有了沈云泽的命令,加上他带过来的几名护卫,沈云萱和另外一个落水的人,很快就被救了上来。
这时,众人才看清另一位落水的人是谁。
“不好,竟然是太常寺卿家的六公子!”
“那可是个出了名的病秧子,韩家的宝贝疙瘩。”
“冷水泡这么久,身子铁定要垮掉,少不了要一场大病。”
“你看这人怎么一动不动,不会是昏死过去了吧,怕是要出事啊。”
宋芝和卫知兰匆匆赶来时,见到自家的几个孩子都完好无损地站在那里,刚刚松了一口气,就听到众人惊慌失措的议论。
宋芝转头看向岸边,只见那位韩六公子双眼紧紧闭着,脸色惨白如纸,嘴唇泛着乌青。浑身衣裳浸透湖水,紧紧贴在单薄的身上,衬得身形愈发瘦弱单薄。
他发丝湿漉漉地黏在额头脸颊,嘴角还往外淌着些许湖水,胸口起伏微弱,只有浅浅一丝气息,四肢冰凉僵硬,瘫在地上半点动静都无,看着奄奄一息,格外吓人。
韩家随行的仆妇家丁吓得脸色惨白,慌慌张张围上去,手忙脚乱想要给他擦拭身上水渍。
韩山越自幼体弱多病,韩家人看得极紧,平日里压根不许他靠近河边湖边,生怕出半点意外。
今日日头正好,园子里投壶处热闹非凡,这般鲜活热闹的场面,是他平日里极少能体验到的。

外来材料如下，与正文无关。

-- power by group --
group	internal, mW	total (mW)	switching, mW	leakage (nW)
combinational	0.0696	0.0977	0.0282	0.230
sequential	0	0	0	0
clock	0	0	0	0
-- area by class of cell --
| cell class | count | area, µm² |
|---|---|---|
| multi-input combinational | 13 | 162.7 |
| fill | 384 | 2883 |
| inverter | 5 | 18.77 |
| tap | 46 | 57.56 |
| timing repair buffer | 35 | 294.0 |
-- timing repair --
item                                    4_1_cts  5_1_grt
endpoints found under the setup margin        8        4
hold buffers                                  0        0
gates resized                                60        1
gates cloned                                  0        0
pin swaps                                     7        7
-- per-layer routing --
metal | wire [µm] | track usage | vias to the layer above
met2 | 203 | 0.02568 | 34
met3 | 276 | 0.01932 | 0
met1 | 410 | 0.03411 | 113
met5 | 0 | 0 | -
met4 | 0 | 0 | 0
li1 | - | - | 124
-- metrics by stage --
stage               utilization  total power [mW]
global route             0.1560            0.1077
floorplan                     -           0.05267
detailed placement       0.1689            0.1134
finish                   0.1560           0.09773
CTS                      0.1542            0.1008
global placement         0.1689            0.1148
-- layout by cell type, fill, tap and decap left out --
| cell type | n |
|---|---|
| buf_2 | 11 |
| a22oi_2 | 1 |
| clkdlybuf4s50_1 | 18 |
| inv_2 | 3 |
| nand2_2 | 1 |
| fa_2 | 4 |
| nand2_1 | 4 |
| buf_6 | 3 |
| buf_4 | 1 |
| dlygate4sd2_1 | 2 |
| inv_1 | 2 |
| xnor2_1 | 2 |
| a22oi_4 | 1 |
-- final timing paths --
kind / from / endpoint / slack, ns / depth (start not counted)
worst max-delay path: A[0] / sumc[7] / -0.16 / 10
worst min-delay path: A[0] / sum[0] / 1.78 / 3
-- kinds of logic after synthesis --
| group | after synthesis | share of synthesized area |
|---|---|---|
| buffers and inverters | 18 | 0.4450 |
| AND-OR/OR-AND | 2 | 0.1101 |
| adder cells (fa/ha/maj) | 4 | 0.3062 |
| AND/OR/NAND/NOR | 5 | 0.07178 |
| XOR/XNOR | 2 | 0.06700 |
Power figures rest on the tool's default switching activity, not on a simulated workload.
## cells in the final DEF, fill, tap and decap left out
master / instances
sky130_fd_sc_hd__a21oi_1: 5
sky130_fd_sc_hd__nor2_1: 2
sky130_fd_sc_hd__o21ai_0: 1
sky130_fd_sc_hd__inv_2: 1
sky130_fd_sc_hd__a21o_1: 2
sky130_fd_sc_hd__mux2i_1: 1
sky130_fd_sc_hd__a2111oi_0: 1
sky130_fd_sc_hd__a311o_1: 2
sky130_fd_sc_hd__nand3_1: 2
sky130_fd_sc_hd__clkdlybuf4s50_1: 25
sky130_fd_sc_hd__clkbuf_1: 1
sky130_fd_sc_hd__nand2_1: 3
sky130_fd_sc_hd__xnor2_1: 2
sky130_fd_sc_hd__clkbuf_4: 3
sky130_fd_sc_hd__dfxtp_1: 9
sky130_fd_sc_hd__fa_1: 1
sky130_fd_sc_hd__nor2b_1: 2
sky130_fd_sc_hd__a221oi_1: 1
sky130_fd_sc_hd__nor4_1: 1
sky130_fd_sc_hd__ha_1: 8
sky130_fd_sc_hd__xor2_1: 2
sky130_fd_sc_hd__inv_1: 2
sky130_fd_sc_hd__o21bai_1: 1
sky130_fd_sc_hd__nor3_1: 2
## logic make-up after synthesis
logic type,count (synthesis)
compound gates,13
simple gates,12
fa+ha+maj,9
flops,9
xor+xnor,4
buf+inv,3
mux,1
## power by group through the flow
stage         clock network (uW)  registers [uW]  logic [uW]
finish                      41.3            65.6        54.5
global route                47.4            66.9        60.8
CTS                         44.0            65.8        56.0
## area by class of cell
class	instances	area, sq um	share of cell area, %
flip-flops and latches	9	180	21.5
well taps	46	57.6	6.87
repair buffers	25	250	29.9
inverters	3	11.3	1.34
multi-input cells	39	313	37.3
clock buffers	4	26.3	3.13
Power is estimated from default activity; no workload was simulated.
$ cat /design/flow/design.v
`default_nettype none
module seven_seg_ctrl (
    input CLK,
    input [7:0] din,
    output reg [7:0] dout
);
    wire [6:0] lsb_digit;
    wire [6:0] msb_digit;
    seven_seg_hex msb_nibble (
        .din(din[7:4]),
        .dout(msb_digit)
    );
    seven_seg_hex lsb_nibble (
        .din(din[3:0]),
        .dout(lsb_digit)
    );
    reg [9:0] clkdiv = 0;
    reg clkdiv_pulse = 0;
    reg msb_not_lsb = 0;
    always @(posedge CLK) begin
        clkdiv <= clkdiv + 1;
        clkdiv_pulse <= &clkdiv;
        msb_not_lsb <= msb_not_lsb ^ clkdiv_pulse;
        if (clkdiv_pulse) begin
            if (msb_not_lsb) begin
                dout[6:0] <= ~msb_digit;
                dout[7] <= 0;
            end else begin
                dout[6:0] <= ~lsb_digit;
                dout[7] <= 1;
            end
        end
    end
endmodule
module seven_seg_hex (
    input [3:0] din,
    output reg [6:0] dout
);
    always @*
        case (din)
            4'h0: dout = 7'b 0111111;
            4'h1: dout = 7'b 0000110;
            4'h2: dout = 7'b 1011011;
            4'h3: dout = 7'b 1001111;
            4'h4: dout = 7'b 1100110;
            4'h5: dout = 7'b 1101101;
            4'h6: dout = 7'b 1111101;
            4'h7: dout = 7'b 0000111;
            4'h8: dout = 7'b 1111111;
            4'h9: dout = 7'b 1101111;
            4'hA: dout = 7'b 1110111;
            4'hB: dout = 7'b 1111100;
            4'hC: dout = 7'b 0111001;
            4'hD: dout = 7'b 1011110;
            4'hE: dout = 7'b 1111001;
            4'hF: dout = 7'b 1110001;
            default: dout = 7'b 1000000;
        endcase
endmodule
module debouncer(
    input CLK,
    input signal_in,
    output reg signal_out
);
reg [7:0] memory = 8'b0;
reg signal_debounced;
always @(posedge CLK) begin
    memory = memory << 1;
    memory[0] = signal_in;
    signal_out <= signal_debounced;
    case(memory)
        8'b0000_0000: signal_debounced <= 0;
        8'b1111_1111: signal_debounced <= 1;
    endcase
end
endmodule
module bcd8_saturated_counter #(parameter MAX_CNT = 'h99)(
    input [7:0] value,
    output reg [7:0] increment,
    output reg [7:0] decrement
);
    always @* begin
        if (value[7:0] == MAX_CNT)  
            increment = MAX_CNT;
        else if (value[3:0] == 4'h 9)  
            increment = {value[7:4] + 4'd 1, 4'h 0};
        else
            increment = {value[7:4], value[3:0] + 4'd 1};
        if (value[7:0] == 8'h0)  
            decrement = 8'h0;
        else if (value[3:0] == 4'h 0)  
            decrement = {value[7:4] - 4'd 1, 4'h 9};
        else
            decrement = {value[7:4], value[3:0] - 4'd 1};
    end
endmodule
module rotary_decoder(
    input CLK,
    input A, B,
    output reg increment,
    output reg decrement,
);
reg [1:0] AB_old = 2'b11;
reg [9:0] memory = 10'b11_1111_1111;
always @(posedge CLK) begin
    if({A, B} != AB_old) begin
        memory = memory << 2;
        memory[1:0] = {A, B};
        case(memory)
            10'b111000_0111: begin
                increment = 1;
            end
            10'b110100_1011: begin
                decrement = 1;
            end
        endcase
        AB_old = {A, B};
    end else begin
        increment = 0;
        decrement = 0;
    end
end
endmodule
module top #(parameter MAX_BW = 5,
             parameter MAX_VAL = 5'b1_1111, 
             parameter MAX_CNT = 8'h31)(
    input  CLK,
    input  BTN_N, BTN1, P1B7, P1B8,
    output P1B1, P1B2, P1B3,
    output P1A1, P1A2, P1A3, P1A4, P1A7, P1A8, P1A9, P1A10, 
    output LED5, LED3, LED4
);
    reg [31:0] CLKBANK = 0;
    always @(posedge CLK) begin
        CLKBANK <= CLKBANK + 1;
    end
    reg ON_red = 1;
    reg ON_green = 1;
    reg ON_blue = 1;
    assign P1B1 = ON_red;
    assign P1B2 = ON_green;
    assign P1B3 = ON_blue;
    always @(posedge CLKBANK[16 - MAX_BW + 1]) begin
        ON_red = CLKBANK[16:16 - MAX_BW + 1] >= value_red;
        ON_green = CLKBANK[16:16 - MAX_BW + 1] >= value_green;
        ON_blue = CLKBANK[16:16 - MAX_BW + 1] >= value_blue;
    end
    wire BTN1_debounced;
    reg [2:0] color_selector = 3'b001;
    assign LED5 = color_selector[0];
    assign LED3 = color_selector[1];
    assign LED4 = color_selector[2];
    debouncer debounce_BTN1(
        .CLK(CLKBANK[10]),
        .signal_in(BTN1),
        .signal_out(BTN1_debounced)
    );
    always @(posedge BTN1_debounced) begin
        color_selector = {color_selector[1:0], color_selector[2]};
    end
    wire A = P1B7;
    wire B = P1B8;
    wire A_debounced;
    wire B_debounced;
    wire increment;
    wire decrement;
    debouncer debounce_A(
        .CLK(CLKBANK[10]),
        .signal_in(A),
        .signal_out(A_debounced)
    );
    debouncer debounce_B(
        .CLK(CLKBANK[10]),
        .signal_in(B),
        .signal_out(B_debounced)
    );
    rotary_decoder rot_decoder(
        .CLK(CLKBANK[10]),
        .A(A_debounced),
        .B(B_debounced),
        .increment(increment),
        .decrement(decrement),
    );
    reg [7:0] display_value_red = 0;
    wire [7:0] display_value_red_inc;
    wire [7:0] display_value_red_dec;
    reg [7:0] display_value_green = 0;
    wire [7:0] display_value_green_inc;
    wire [7:0] display_value_green_dec;
    reg [7:0] display_value_blue = 0;
    wire [7:0] display_value_blue_inc;
    wire [7:0] display_value_blue_dec;
    bcd8_saturated_counter #(MAX_CNT) counter_red(
        .value(display_value_red),
        .increment(display_value_red_inc),
        .decrement(display_value_red_dec)
    );
    bcd8_saturated_counter #(MAX_CNT) counter_green(
        .value(display_value_green),
        .increment(display_value_green_inc),
        .decrement(display_value_green_dec)
    );
    bcd8_saturated_counter #(MAX_CNT) counter_blue(
        .value(display_value_blue),
        .increment(display_value_blue_inc),
        .decrement(display_value_blue_dec)
    );
    wire [7:0] seven_segment;
    assign { P1A10, P1A9, P1A8, P1A7, P1A4, P1A3, P1A2, P1A1 } = seven_segment;
    reg [7:0] display_value = 0;
    seven_seg_ctrl seven_segment_ctrl (
        .CLK(CLK),
        .din(display_value[7:0]),
        .dout(seven_segment)
    );
    reg [MAX_BW - 1:0] value_red = 0;
    reg [MAX_BW - 1:0] value_green = 0;
    reg [MAX_BW - 1:0] value_blue = 0;
    always @(posedge CLKBANK[10]) begin
        case (color_selector)
            3'b001: begin
                if (increment) begin
                    display_value_red = display_value_red_inc;
                    value_red = value_red == 5'b1_1111 ? value_red : value_red + 1;
                end
                if (decrement) begin
                    display_value_red = display_value_red_dec;
                    value_red = value_red == 0 ? 0 : value_red - 1;
                end
                display_value = display_value_red;
            end
            3'b010: begin
                if (increment) begin
                    display_value_green = display_value_green_inc;
                    value_green = value_green == 5'b1_1111 ? value_green : value_green + 1;
                end
                if (decrement) begin
                    display_value_green = display_value_green_dec;
                    value_green = value_green == 0 ? 0 : value_green - 1;
                end
                display_value = display_value_green;
            end
            3'b100: begin
                if (increment) begin
                    display_value_blue = display_value_blue_inc;
                    value_blue = value_blue == 5'b1_1111 ? value_blue : value_blue + 1;
                end
                if (decrement) begin
                    display_value_blue = display_value_blue_dec;
                    value_blue = value_blue == 0 ? 0 : value_blue - 1;
                end
                display_value = display_value_blue;
            end
        endcase
    end 
endmodule
$ cat /design/flow/run.sh
#!/bin/bash
# OpenROAD 26Q1-2900-gdf79404cd8, Yosys 0.63+post, stock flow scripts
make -C /OpenROAD-flow-scripts/flow DESIGN_CONFIG=/design/flow/config.mk WORK_HOME=/design/flow/orfs finish
$ cat /design/flow/config.mk
export PLATFORM = sky130hd
export DESIGN_NAME = top
export DESIGN_NICKNAME = top
export VERILOG_FILES = /design/flow/design.v
export SDC_FILE = /design/flow/constraint.sdc
export NUM_CORES = 4
export LEC_CHECK = 1
export CORE_UTILIZATION = 50
$ cat /design/flow/constraint.sdc
current_design top

set clk_period 4.1
set clk_io_pct 0.2

create_clock -name clk0 -period $clk_period [get_ports {CLK}]

set non_clock_inputs [all_inputs -no_clocks]
set_input_delay [expr $clk_period * $clk_io_pct] -clock clk0 $non_clock_inputs
set_output_delay [expr $clk_period * $clk_io_pct] -clock clk0 [all_outputs]
==> deck_impl_summary.md <==
Physical Implementation Snapshot

Finish
  – Sequential cell area: approximately 3200 um2
  – Total area of multi-input combinational cells: between 3000 and 4000 um2
  – Filler Cell Count: about 1200
  – Fraction of final layout cells with drive strength greater than 1: roughly 5.5%
  – Synth-to-layout area growth: 5.838%

Clock tree
  – CTS tree: yes
  – Resized Gates After CTS: 0
  – Insertion delay to the later sink of the worst-skew pair: between 0.2 and 0.3 ns
  – Buffer cell driving the clock tree root: clkbuf_16
  – Number of buffers inserted during clock tree synthesis: 5
  – Post-CTS setup-driven buffer insertion count: 0
  – Post-CTS clock slew at the launch and capture registers of the worst setup and hold paths: about 0.060 ns
  – Longest Clk Path Bufs: 2
  – Number of hold-repair buffers added at the cts stage: 0
  – Maximum level of the CTS H-tree: 2

Pwr
  – Reported leakage power: 3.033 nW
  – Cell Pwr Density: between 100 and 150 nW/um2
  – Worst ir drop on vdd: approximately 0.21 mV

Critical path
  – Required time at the worst-slack endpoint: roughly 4.3 ns
  – Critical Path Start: CLKBANK[10]$_DFF_P_
  – Type of the setup path with the least slack: reg2reg
  – Cells along the critical path: buf_4 -> and4_1 -> and3_1 -> and3_1 -> nand3_1 -> xnor2_1
  – Gate family responsible for the most delay along the worst path: simple AND/OR/NAND/NOR gates
  – CP Data Arrival Time: between 2 and 2.5 ns
  – Maximum cell stage delay along the critical path: 0.58 ns
  – Critical-path cell with the highest stage delay: buf_4
  – Number of buffers and inverters on the critical path: 1
  – Depth of the worst register-to-register path: 6
  – Highest fanout seen on the critical path: around 86
  – Category of the worst setup path capture point: flip-flop
  – Category of the worst setup path launch point: flip-flop
  – Stages on the worst setup path: 6
  – R2R Path Start: CLKBANK[10]$_DFF_P_
  – Most common cell on crit path: and3_1

Detailed routing
  – Antenna cells: 0
  – Routed via count: approximately 5400
  – Number of iterations in the first detailed-routing pass: 5
  – Number of nets with antenna violations after routing: 0
  – DR WL/cell: approximately 14 um
  – Total length of routed wires: 13.41 mm
  – Number of violations reported at the end of detailed-routing iteration 0: slightly above 400
  – Routed via count divided by cell count: 5.820
  – Number of remaining DRC errors: 0

Floorplan
  – Height of the die: ~120 um
  – Die outline area: 15280 um2
  – Area inside the core boundary: approximately 14000 um2
  – Floorplan core density: about half
  – Standard-cell rows: 44
  – I/O pin count: 19
  – Horizontal die size: 123.6 um

GRT
  – Total overflow reported by the global router: 0
  – First-pass GRT wire length: about 23 mm
  – Via count of the first global-routing pass: between 4000 and 5000
  – Total global-route track usage: 19.08%
  – Maximum number of pins on one net before global-route repair: 87
  – Initial antenna violation count: 0

Min path
  – Number of instances on the worst hold path: 1
  – Hold crit path type: reg2reg
  – Origin of the worst min-delay path: CLKBANK[0]$_DFF_P_

STA
  – Transition time at the pin with the least slew margin: a little under 0.8 ns
  – Final Slew Violations: 0
  – Period utilisation layout: 48.34%
  – Maximum clock skew at final layout: about 0.0028 ns
  – RSZ-0062 raised after global routing: no
  – Sum of negative setup slack: 0 ns
  – Number of endpoints failing setup at the final stage: 0
  – Number of unconstrained endpoints: roughly 150
  – Max frequency: approximately 500 MHz
  – Worst-case setup margin in the final layout: ~2.1 ns
  – Count of unclocked register or latch pins: 90
  – Worst-case headroom to the max-slew limit: between 40% and 50%
  – Endpoints failing hold: 0
  – Final Critical Period: 1.982 ns

Yosys
  – Yosys warnings: 6
  – Post-synth area from yosys stat: 7395 um2
  – Number of synthesized flops with an enable pin: about 66
  – Largest cells by area after synthesis: edfxtp_1 (27%), dfxtp_1 (17%), ha_1 (8.6%), xnor2_1 (3.8%), a21oi_1 (3.7%)
  – Share of flip-flops with an asynchronous set or reset: 0%
  – Cell total in the yosys stat output: 759
  – Synthesized registers: 127
  – Library cell occupying the most area in the post-synthesis netlist: edfxtp_1
  – Mapped Cells: between 700 and 800
  – Synthesized cell area: 7395 um2
  – Tally of unique sky130hd cells used after synthesis: ~79
  – Top cell area share: a little over a quarter
  – Dominant Register Cell: edfxtp_1
  – Proportion of synthesized chip area in sequential cells: between 40% and 50%
  – Mapped Avg Cell Area: between 9 and 10 um2

Flow run
  – MaxCap Viol Count: 0
  – Number of warnings in the stage logs: just under 50

Placement
  – Input/output buffers: 17
  – GP Congestion: 0.8652
  – Placement Setup Slack: 2.070 ns
  – DP HPWL: roughly 9.7 mm

Status
  – Status: finished clean
[registers in the layout, summed over array words and instances (netlist names), 3 cells and up]
signal / cells
CLKBANK: 17
debounce_A.memory: 7
value_blue: 5
debounce_B.memory: 7
rot_decoder.memory: 7
seven_segment_ctrl.dout: 8
display_value_green: 8
color_selector: 3
value_green: 5
display_value_red: 8
display_value_blue: 8
value_red: 5
display_value: 8
debounce_BTN1.memory: 7
seven_segment_ctrl.clkdiv: 10
[report_power, final]
| group | internal (mW) | total (mW) | switching [mW] |
|---|---|---|---|
| logic | 0.00274 | 0.00395 | 0.00121 |
| registers | 0.371 | 0.371 | 0 |
| clock network | 0.279 | 0.419 | 0.140 |
| total | 0.652 | 0.794 | 0.142 |
[stage by stage]
stage                     std cells  hold WS, ns  cell area (um2)  util [%]  total power [mW]
final                           934       0.4212             7826     54.05            0.7937
after global placement          926       0.3901             7656     52.88            0.3822
after floorplan                 759       0.3793             7395         -            0.3788
after detailed placement        926       0.4030             7656     52.88            0.3825
after global routing            934       0.4528             7826     54.05            0.8227
after CTS                       934       0.4232             7826     54.05            0.8036
[final timing paths]
kind / endpoint / slack, ns
min: CLKBANK[0]$_DFF_P_ / 0.42
max reg2reg: CLKBANK[16]$_DFF_P_ / 2.12
max: CLKBANK[16]$_DFF_P_ / 2.12
min reg2reg: CLKBANK[0]$_DFF_P_ / 0.42
[per-layer routing]
layer | part of all wire, % | track usage [%] | vias up
met1 | 52 | 31.46 | 2578
met5 | 0 | 0 | -
met3 | 2.9 | 2.103 | 8
li1 | - | - | 2774
met2 | 45 | 29.55 | 76
met4 | 0.92 | 1.657 | 0
[placed cells by master (no fill, tap or decap), types with 11 or more instances in the layout]
cell type and count:
edfxtp_1 66, dfxtp_1 59, nand2_1 56, a21oi_1 55
ha_1 51, nor2_1 46, inv_1 45, xnor2_1 32
o21ai_0 30, nand3_1 23, nand4_1 23, nor3_1 17
clkdlybuf4s50_1 17, nand2b_1 12, nor2b_1 11
[cells by family (layout without fill, tap and decap cells)]
kind of cell | Yosys count | after routing | share of synthesized area [%]
AND-OR/OR-AND | 192 | 192 | 17.94
XOR/XNOR | 42 | 42 | 4.975
adder cells (fa/ha/maj) | 51 | 51 | 8.629
buffers and inverters | 85 | 76 | 4.755
flip-flops | 127 | 127 | 43.32
multiplexers | 14 | 14 | 2.149
AND/OR/NAND/NOR | 248 | 248 | 18.24
[synth_stat cells, drive strengths merged (12+ instances only)]
cell / number
a21oi: 55
ha: 51
nand3: 23
nor2: 46
o21ai: 36
xnor2: 32
buf: 21
nand4: 23
dfxtp: 61
nand2b: 12
clkbuf: 18
nand2: 56
edfxtp: 66
nor3: 17
inv: 46
[cell type report]
class	instances	area share, %
inverters	46	2.206
flip-flops and latches	127	40.96
repair buffers	22	2.654
clock inverters	1	0.07994
well taps	184	2.942
clock buffers	7	2.094
multi-input cells	547	49.06
No activity file was given, so power comes from the tool's default toggle rates.
File: config.mk
export PLATFORM = sky130hd
export DESIGN_NAME = pri8
export DESIGN_NICKNAME = pri8
export VERILOG_FILES = /design/flow/design.v
export SDC_FILE = /design/flow/constraint.sdc
export NUM_CORES = 4
export LEC_CHECK = 1
export CORE_AREA = 10 10 70 70
export DIE_AREA = 0 0 80 80
File: design.v
`default_nettype   none
module pri8(i_clk, i_rst,
	i_in, o_found, o_out);
parameter N=16;
input wire i_clk;
input wire i_rst;
input wire [N-1:0] i_in;
output wire o_found;
output wire [N-1:0] o_out;
assign o_found = |i_in;
assign o_out[N-1] = i_in[N-1];
genvar i;
generate for (i = N-2; i >= 0; i = i - 1)
assign o_out[i] = ~|{i_in[N-1:i+1]} & i_in[i];
endgenerate
endmodule
File: run.sh
#!/bin/bash
# OpenROAD 26Q1-2900-gdf79404cd8, Yosys 0.63+post, stock flow scripts
make -C /OpenROAD-flow-scripts/flow DESIGN_CONFIG=/design/flow/config.mk WORK_HOME=/design/flow/orfs finish
File: constraint.sdc
current_design pri8

set clk_period 6.2
set clk_io_pct 0.2

create_clock -name clk0 -period $clk_period

set non_clock_inputs [all_inputs -no_clocks]
set_input_delay [expr $clk_period * $clk_io_pct] -clock clk0 $non_clock_inputs
set_output_delay [expr $clk_period * $clk_io_pct] -clock clk0 [all_outputs]
==> impl_metrics.json <==
{
  "status": "complete, no violations",
  "maxClockFrequency_mhz": 226,
  "grt_pass1_wl_mm": 1.58,
  "critPathLaunchType": "input pin",
  "dpl.cell_count": 104,
  "ff_count": 0,
  "max_cap_violations": 0,
  "intPower_mw": 0.0129,
  "hpwl_um": 957,
  "power_switching_share_pct": 30.1,
  "place_ws_ps": 1730,
  "tool_warnings": 34,
  "netlist_area_um2": 200,
  "gp_congestion": 0.685,
  "die-height_um": 80,
  "yosysUniqueCellTypes": 14,
  "crit_start": "i_in[15]",
  "track_usage_pct": 2.93,
  "final_area_um2": 573,
  "cp_slowest_cell": "clkdlybuf4s50_1",
  "first_iter_violations": 13,
  "synthCells": 27,
  "layout.cells.non_filler": 104,
  "setup_slack_ps": 1770,
  "antenna_found_initial": 0,
  "drc": 0,
  "worstPathRequired_ps": 4960,
  "post_cts_resized": 0,
  "core_um2": 3420,
  "fp.dieArea_um2": 6400,
  "worstPathMaxFanout": 9,
  "area_leaders": "and4b_1 15%, and3_1 13%, nor4_4 11%, nor2_1 9.4%, and3b_1 8.8%",
  "fp_util_pct": 5.86,
  "post_cts_buffers": 0,
  "power.density_nw_per_um2": 32.2,
  "worstMarginPinSlew_ps": 641,
  "combinationalPowerShare_pct": 100.0,
  "num-clock-buffers": 0,
  "synth_seq_share_pct": 0,
  "yosysWarnings": 0,
  "whs_ps": 3460,
  "cp_slowest_stage_delay_ps": 500,
  "area_delta_synth_final_pct": 186,
  "min_to": "o_out[15]",
  "min_period_ps": 4430,
  "irDropWorstVdd_uv": 12.1,
  "relSlewSlack_pct": 56.9,
  "crit_top_cell": "clkdlybuf4s50_1",
  "top_cell_area_share_pct": 15.0,
  "n_antenna_cell": 0,
  "drt_wl_total_mm": 1.05,
  "grt_pass1_vias": 340,
  "grt-busiest-layer": "met2",
  "postCtsHoldBufs": 0,
  "p_leak_nw": 0.213,
  "finalHoldViolations": 0,
  "cp_data_arrival_time_ps": 3190,
  "dr.pass1.iters": 2,
  "finalSetupTns_ps": 0,
  "finalPower_mw": 0.0185,
  "post_drt_via_cell_ratio": 3.18,
  "synth_top_cell_by_area": "and4b_1",
  "holdCritStartpoint": "i_in[15]",
  "lay_top_cells": "33 x clkdlybuf4s50_1, 5 x nor2_1, 4 x and3_1, 3 x and4b_1",
  "grt_use_met3_pct": 2.16,
  "maxSlewViolCount": 0,
  "pwr-share-clk_pct": 0,
  "end_kind": "output pin",
  "crit_chain": "clkdlybuf4s50_1 -> nor4_4 -> and3_1 -> and4_1 -> clkdlybuf4s50_1",
  "drt.antenna.violating_nets": 0,
  "switchingPower_mw": 0.00555,
  "synth_area_per_cell_um2": 7.41,
  "drive_above_1_share_pct": 3.45,
  "setup_viol": 0,
  "port_buffers": 33,
  "pwr-share-seq_pct": 0,
  "period_used_pct": 71.5,
  "wl_per_cell_um": 10.1,
  "dr_total_vias": 331,
  "met2_usage_pct": 4.33,
  "flop_area_um2": 0,
  "grt_overflow_total": 0,
  "hold_depth": 2,
  "ys_cells": 27,
  "yosys_area_um2": 200,
  "place_area_um2": 573,
  "hp-class": "in -> out",
  "critPathKind": "in -> out",
  "die_x_um": 80,
  "fin_util_pct": 16.8,
  "layout_top_cell": "clkdlybuf4s50_1",
  "grt_use_met1_pct": 3.56,
  "io_pins": 35,
  "rows": 21,
  "rsz0062_at_grt": "false",
  "grt_max_degree": 10
}
[how the worst max path moves through the flow]
stage / to / slack, ps
final: o_out[1] / 1770
after CTS: o_out[1] / 1730
after global routing: o_out[1] / 1640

他心里实在好奇,忍不住想凑过去瞧瞧,便全然不顾身边下人苦苦劝阻,趁着没人留意,悄悄挤进了人群里。
看着一众少年意气风发投壶玩乐,他站在人群里跟着众人欢呼喝彩,心里又羡慕又欢喜。一时玩得尽兴,没顾上身后就是湖边,不知不觉就被涌动的人群裹挟,站到了离湖水最近的位置。
正当他看得入神之际,袖子忽然被人猛地一扯。他还没来得及看清状况,整个人就被带着一头栽进了冰凉的湖水里。
原本贴身跟着韩山越的下人,方才没能挤入人群,被隔在了外头。
在场的不是世家少爷,就是名门小姐,他们做下人的,谁也不敢随便上前冲撞打扰。再加上这是沈家世子喜宴,到处都是人,他们心存侥幸,觉得应该不会出什么岔子。
于是众人就一时松懈,没敢再往人群里面挤。
只是没料到的是,不过片刻功夫,湖边突然响起一声大喊,“有人落水了!”
几个下人心里瞬间一沉,吓得魂都没了,不顾一切挤开人群冲到湖边。
一看落水的是自家体弱的小公子,所有人手脚都凉了。两个小厮当即纵身跳湖救人,可沈云萱紧紧攥着韩山越的胳膊不松手,与他死死纠缠在一起,极大耽误了施救进度。
直到沈云泽带着人过来,才总算将两人一并救上了岸。
看着地上出气多进气少的韩山越,宋芝不敢耽误分毫,立刻扬声吩咐,“大家别在这里围着了,都往后退一退!给这位公子留出通风的地方!”
说完她转头朝着周健周康兄弟大喊,“大健,二康,你们过来施救!别怕,出任何事有娘兜底!”
早前遭逢水灾时,宋芝就专门教过几个孩子溺水急救、心肺复苏和人工呼吸的法子,几个孩子都是亲手实操过的,手法熟练稳妥。
如今是沈家的喜宴,又是当众出了人命攸关的大事,她不可能冷眼旁观。更何况,这是一条活生生的人命,万万耽误不得。